I loved being sent to my room. I'd sit quietly and read. Or write in my journal. The housework or dinner or whatever would still get done on the other side of the door, but inside, it was quiet and comfortable and peaceful.
Today has not been any of those things.
Last night I went to bed with the worst case of dizziness that I've had in a long time. At 3 AM I tossed my pillow over the side of the bed to lower my head, then raised my feet in the air. SO dizzy. All through the night. Woke up thinking maybe it's all the tea I drink. Hot tea, cold tea... so I decided not to have tea today. So far so good. No dizziness and no headache do to the lack of caffeine!

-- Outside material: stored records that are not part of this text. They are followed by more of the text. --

## src/rtl/uart_pkg.sv

```systemverilog
// Purpose: shared constants for the serial transmit/receive datapath
// Assumes: byte-addressed register port, one 8-bit register per word
// Notes:   parity helper is shared by transmitter and receiver
package uart_pkg;

    // ------------------------------------------------------------------
    // register map
    // ------------------------------------------------------------------
    localparam int         ADDR_W      = 8;
    localparam int         DATA_W      = 8;
    localparam logic [7:0] OFS_MODE    = 8'h00;
    localparam logic [7:0] OFS_BAUD    = 8'h04;
    localparam logic [7:0] OFS_TXBUF   = 8'h08;
    localparam logic [7:0] OFS_RXBUF   = 8'h0C;
    localparam logic [7:0] OFS_TXSTAT  = 8'h10;
    localparam logic [7:0] OFS_ERRSTAT = 8'h14;

    // ------------------------------------------------------------------
    // reset values and divisor minimum
    // ------------------------------------------------------------------
    localparam logic [7:0] MODE_RESET  = 8'h01;
    localparam logic [7:0] BAUD_RESET  = 8'hFF;
    localparam logic [7:0] RXBUF_RESET = 8'hFF;
    localparam logic [7:0] BAUD_MIN    = 8'h04;

    // ------------------------------------------------------------------
    // field positions
    // ------------------------------------------------------------------
    localparam int MODE_POWER  = 7;
    localparam int MODE_TXEN   = 6;
    localparam int MODE_RXEN   = 5;
    localparam int MODE_PAR_HI = 4;
    localparam int MODE_PAR_LO = 3;
    localparam int MODE_CLEN8  = 2;
    localparam int MODE_STOP2  = 1;
    localparam int MODE_MERGE  = 0;
    localparam int TXST_FULL   = 1;
    localparam int TXST_SHIFT  = 0;
    localparam int ERR_PAR     = 2;
    localparam int ERR_FRAME   = 1;
    localparam int ERR_OVR     = 0;

    // ------------------------------------------------------------------
    // parity modes
    // ------------------------------------------------------------------
    localparam logic [1:0] PAR_NONE = 2'h0;
    localparam logic [1:0] PAR_ZERO = 2'h1;
    localparam logic [1:0] PAR_ODD  = 2'h2;
    localparam logic [1:0] PAR_EVEN = 2'h3;

    // parity bit for a 7- or 8-bit character
    function automatic logic par_bit(input logic [7:0] d,
                                     input logic       eight,
                                     input logic [1:0] mode);
        logic ones;
        ones = ^(eight ? d : {1'b0, d[6:0]});
        case (mode)
            PAR_ODD:  par_bit = ~ones;
            PAR_EVEN: par_bit = ones;
            default:  par_bit = 1'b0;
        endcase
    endfunction : par_bit

endpackage : uart_pkg

```

## src/rtl/baud_tick.sv

```systemverilog
// Purpose: half-bit tick divider, one per direction
// Assumes: divisor below the legal minimum is raised to it
// Notes:   counter sits at zero while not running
`timescale 1ns/10ps
`default_nettype none
module baud_tick #(
    parameter int W = 8
) (
    input  wire logic         clk_sys,
    input  wire logic         rst,
    input  wire logic         run,
    input  wire logic [W-1:0] divisor,
    output logic              tick
);
    logic [W-1:0] cnt;
    logic [W-1:0] lim;

    assign lim  = (divisor < W'(uart_pkg::BAUD_MIN)) ?
                  W'(uart_pkg::BAUD_MIN) : divisor;
    assign tick = run && (cnt == lim - W'(1));

    always_ff @(posedge clk_sys) begin
        if (rst || !run || tick) begin
            cnt <= '0;
        end else begin
            cnt <= cnt + W'(1);
        end
    end
endmodule : baud_tick
`default_nettype wire

```

## src/rtl/uart_txrx_datapath.sv

```systemverilog
// Purpose: asynchronous serial transmit and receive datapath
// Assumes: serial input synchronous to clk_sys; bit time is 2 x divisor
// Notes:   all outputs registered; interrupt lines are one-cycle pulses
//
// Implementation choices: the address map and the strobed register port.
`timescale 1ns/10ps
`default_nettype none
module uart_txrx_datapath (
    input  wire logic       clk_sys,
    input  wire logic       rst,
    input  wire logic [7:0] addr,
    input  wire logic [7:0] wr_data,
    input  wire logic       wr_en,
    input  wire logic       rd_en,
    output logic      [7:0] rd_data,
    input  wire logic       serial_input_pin,
    output logic            serial_output_pin,
    output logic            transmit_done_irq,
    output logic            receive_done_irq,
    output logic            receive_error_irq
);
    typedef enum logic [0:0] {TX_IDLE, TX_SHIFT} tx_state_t;
    typedef enum logic [1:0] {RX_IDLE, RX_START, RX_DATA} rx_state_t;

    logic [7:0]  serial_mode_register;
    logic [7:0]  baud_divisor_register;
    logic [7:0]  transmit_buffer;
    logic [11:0] transmit_shift_register;
    logic [7:0]  receive_shift_register;
    logic [7:0]  receive_buffer;
    logic [2:0]  receive_error_status;
    logic        buffer_full_flag;
    logic        shifting_flag;
    logic        tx_loaded;
    logic        rx_full;
    logic        rx_par;
    logic        rxd_q;
    logic        rxd_d;
    logic        tx_phase;
    logic        rx_phase;
    logic [3:0]  tx_left;
    logic [3:0]  rx_idx;
    tx_state_t   tx_state;
    rx_state_t   rx_state;
    logic        tx_tick;
    logic        rx_tick;

    // ------------------------------------------------------------------
    // decode
    // ------------------------------------------------------------------
    logic       wr_mode, wr_baud, wr_txbuf, rd_rxbuf, rd_err;
    logic       power, tx_on, rx_on, clen8, stop2, merge, par_on;
    logic [1:0] par_mode;

    assign power    = serial_mode_register[uart_pkg::MODE_POWER];
    assign tx_on    = power && serial_mode_register[uart_pkg::MODE_TXEN];
    assign rx_on    = power && serial_mode_register[uart_pkg::MODE_RXEN];
    assign clen8    = serial_mode_register[uart_pkg::MODE_CLEN8];
    assign stop2    = serial_mode_register[uart_pkg::MODE_STOP2];
    assign merge    = serial_mode_register[uart_pkg::MODE_MERGE];
    assign par_mode = serial_mode_register[uart_pkg::MODE_PAR_HI:
                                           uart_pkg::MODE_PAR_LO];
    assign par_on   = par_mode != uart_pkg::PAR_NONE;

    always_comb begin
        wr_mode  = 1'b0;
        wr_baud  = 1'b0;
        wr_txbuf = 1'b0;
        rd_rxbuf = 1'b0;
        rd_err   = 1'b0;
        if (addr == uart_pkg::OFS_MODE) begin
            wr_mode = wr_en;
        end else if (addr == uart_pkg::OFS_BAUD) begin
            wr_baud = wr_en;
        end else if (addr == uart_pkg::OFS_TXBUF) begin
            wr_txbuf = wr_en;
        end else if (addr == uart_pkg::OFS_RXBUF) begin
            rd_rxbuf = rd_en;
        end else if (addr == uart_pkg::OFS_ERRSTAT) begin
            rd_err = rd_en;
        end
    end

    // ------------------------------------------------------------------
    // configuration registers
    // ------------------------------------------------------------------
    always_ff @(posedge clk_sys) begin
        if (rst) begin
            serial_mode_register  <= uart_pkg::MODE_RESET;
            baud_divisor_register <= uart_pkg::BAUD_RESET;
        end else begin
            if (wr_mode) begin
                serial_mode_register <= wr_data;
            end
            if (wr_baud) begin
                baud_divisor_register <= wr_data;
            end
        end
    end

    // read data stands only in the cycle after the strobe
    always_ff @(posedge clk_sys) begin
        if (rst || !rd_en) begin
            rd_data <= 8'h00;
        end else if (addr == uart_pkg::OFS_MODE) begin
            rd_data <= serial_mode_register;
        end else if (addr == uart_pkg::OFS_BAUD) begin
            rd_data <= baud_divisor_register;
        end else if (addr == uart_pkg::OFS_TXBUF) begin
            rd_data <= transmit_buffer;
        end else if (addr == uart_pkg::OFS_RXBUF) begin
            rd_data <= receive_buffer;
        end else if (addr == uart_pkg::OFS_TXSTAT) begin
            rd_data <= {6'h00, buffer_full_flag, shifting_flag};
        end else if (addr == uart_pkg::OFS_ERRSTAT) begin
            rd_data <= {5'h00, receive_error_status};
        end else begin
            rd_data <= 8'h00;
        end
    end

    // ------------------------------------------------------------------
    // transmitter
    // ------------------------------------------------------------------
    baud_tick #(.W(8)) u_tx_tick (
        .clk_sys (clk_sys),
        .rst     (rst),
        .run     (tx_state == TX_SHIFT),
        .divisor (baud_divisor_register),
        .tick    (tx_tick)
    );

    logic        tx_load, tx_bit_end, tx_done;
    logic [11:0] tx_frame;
    logic [3:0]  tx_nbits;

    assign tx_load    = tx_on && tx_state == TX_IDLE && buffer_full_flag;
    assign tx_bit_end = tx_state == TX_SHIFT && tx_tick && tx_phase;
    assign tx_done    = tx_bit_end && tx_left == 4'h0;

    always_comb begin
        tx_frame    = 12'hFFF;
        tx_frame[0] = 1'b0;
        if (clen8) begin
            tx_frame[8:1] = transmit_buffer;
            tx_frame[9]   = par_on ? uart_pkg::par_bit(transmit_buffer,
                            1'b1, par_mode) : 1'b1;
        end else begin
            tx_frame[7:1] = transmit_buffer[6:0];
            tx_frame[8]   = par_on ? uart_pkg::par_bit(transmit_buffer,
                            1'b0, par_mode) : 1'b1;
        end
        tx_nbits = 4'h1 + (clen8 ? 4'h8 : 4'h7) + {3'h0, par_on}
                   + (stop2 ? 4'h2 : 4'h1);
    end

    always_ff @(posedge clk_sys) begin
        if (rst || !tx_on) begin
            tx_state                <= TX_IDLE;
            serial_output_pin       <= 1'b1;
            transmit_shift_register <= 12'hFFF;
            tx_left                 <= 4'h0;
            tx_phase                <= 1'b0;
        end else if (tx_load) begin
            tx_state                <= TX_SHIFT;
            transmit_shift_register <= tx_frame;
            serial_output_pin       <= 1'b0;
            tx_left                 <= tx_nbits - 4'h1;
            tx_phase                <= 1'b0;
        end else if (tx_state == TX_SHIFT && tx_tick) begin
            tx_phase <= ~tx_phase;
            if (tx_done) begin
                tx_state <= TX_IDLE;
            end else if (tx_phase) begin
                transmit_shift_register <= {1'b1,
                    transmit_shift_register[11:1]};
                serial_output_pin <= transmit_shift_register[1];
                tx_left           <= tx_left - 4'h1;
            end
        end
    end

    // buffer frees one cycle after the load, giving the 11 window
    always_ff @(posedge clk_sys) begin
        if (rst || !tx_on) begin
            buffer_full_flag  <= 1'b0;
            shifting_flag     <= 1'b0;
            tx_loaded         <= 1'b0;
            transmit_done_irq <= 1'b0;
        end else begin
            tx_loaded         <= tx_load;
            transmit_done_irq <= tx_done;
            if (tx_load) begin
                shifting_flag <= 1'b1;
            end else if (tx_done) begin
                shifting_flag <= buffer_full_flag;
            end
            if (wr_txbuf) begin
                buffer_full_flag <= 1'b1;
            end else if (tx_loaded) begin
                buffer_full_flag <= 1'b0;
            end
        end
    end

    // writes while disabled are dropped
    always_ff @(posedge clk_sys) begin
        if (rst) begin
            transmit_buffer <= 8'h00;
        end else if (wr_txbuf && tx_on) begin
            transmit_buffer <= wr_data;
        end
    end

    // ------------------------------------------------------------------
    // receiver
    // ------------------------------------------------------------------
    baud_tick #(.W(8)) u_rx_tick (
        .clk_sys (clk_sys),
        .rst     (rst),
        .run     (rx_state != RX_IDLE),
        .divisor (baud_divisor_register),
        .tick    (rx_tick)
    );

    logic       rx_sample, rx_commit, rx_pe, rx_fe, rx_err;
    logic [3:0] rx_nchar, rx_last;
    logic [7:0] rx_word;

    assign rx_nchar  = clen8 ? 4'h8 : 4'h7;
    assign rx_last   = rx_nchar + {3'h0, par_on};
    assign rx_sample = rx_state == RX_DATA && rx_tick && rx_phase;
    assign rx_commit = rx_sample && rx_idx == rx_last;
    assign rx_word   = clen8 ? receive_shift_register :
                       {1'b0, receive_shift_register[6:0]};
    assign rx_fe     = !rxd_q;
    assign rx_pe     = (par_mode == uart_pkg::PAR_ODD ||
                        par_mode == uart_pkg::PAR_EVEN) &&
                       uart_pkg::par_bit(rx_word, clen8, par_mode)
                       != rx_par;
    assign rx_err    = rx_pe || rx_fe || rx_full;

    always_ff @(posedge clk_sys) begin
        if (rst) begin
            rxd_q <= 1'b1;
            rxd_d <= 1'b1;
        end else begin
            rxd_q <= serial_input_pin | ~power;
            rxd_d <= rxd_q;
        end
    end

    always_ff @(posedge clk_sys) begin
        if (rst || !rx_on) begin
            rx_state               <= RX_IDLE;
            rx_phase               <= 1'b0;
            rx_idx                 <= 4'h0;
            rx_par                 <= 1'b0;
            receive_shift_register <= 8'h00;
        end else begin
            case (rx_state)
                RX_IDLE: begin
                    if (rxd_d && !rxd_q) begin
                        rx_state <= RX_START;
                    end
                end
                RX_START: begin
                    if (rx_tick) begin
                        rx_state <= rxd_q ? RX_IDLE : RX_DATA;
                        rx_phase <= 1'b0;
                        rx_idx   <= 4'h0;
                    end
                end
                default: begin
                    if (rx_tick) begin
                        rx_phase <= ~rx_phase;
                    end
                    if (rx_sample) begin
                        rx_idx <= rx_idx + 4'h1;
                        if (rx_idx < rx_nchar) begin
                            receive_shift_register[rx_idx[2:0]]
                                <= rxd_q;
                        end else if (!rx_commit) begin
                            rx_par <= rxd_q;
                        end
                        if (rx_commit) begin
                            rx_state <= RX_IDLE;
                        end
                    end
                end
            endcase
        end
    end

    // set beats the clearing read on every flag here
    always_ff @(posedge clk_sys) begin
        if (rst || !power) begin
            receive_buffer       <= uart_pkg::RXBUF_RESET;
            rx_full              <= 1'b0;
            receive_error_status <= 3'h0;
        end else begin
            if (rx_commit && !rx_full) begin
                receive_buffer <= rx_word;
            end
            rx_full <= (rx_full && !rd_rxbuf) || rx_commit;
            receive_error_status <=
                (rd_err ? 3'h0 : receive_error_status) |
                (rx_commit ? {rx_pe, rx_fe, rx_full} : 3'h0);
        end
    end

    always_ff @(posedge clk_sys) begin
        if (rst) begin
            receive_done_irq  <= 1'b0;
            receive_error_irq <= 1'b0;
        end else begin
            receive_done_irq  <= rx_commit && (!rx_err || merge);
            receive_error_irq <= rx_commit && rx_err && !merge;
        end
    end
endmodule : uart_txrx_datapath
`default_nettype wire

```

Came out to the kitchen sink, turned on the faucet and water began pouring out from the cupboard onto the floor! I grabbed some towels and soaked everything up. Took out everything from under the sink and slopped up the puddle. The pipes are leaking. Terrific.
When to work to find our database system is still not working properly. Something about ports and proxy servers. Our IT says it's the database system. They say it's us. I run the database. We've had it three years. I left work crying. Again.
I came home early to get Beth because she had a doctors appointment. She was still in bed. Even though I wrote her note and told her what time to be up and ready... she was still in bed. My prodding and 'encouragement' :) didn't help her mood. She was slow and full of attitude the entire morning. The doctor checked her height, weight, looked at her feet, checked her hearing and eyesite.... wait. That's required for a sports physical!? They sure have gotten detailed.
Back to work and everyone is coming to me because they can't do their work on the database. I know. I can't do mine either. Ya know, 4:00 didn't come soon enough.
And tomorrow I go for my biopsy to see if I have thyroid cancer.
Can't I just hang out in my room for a few days?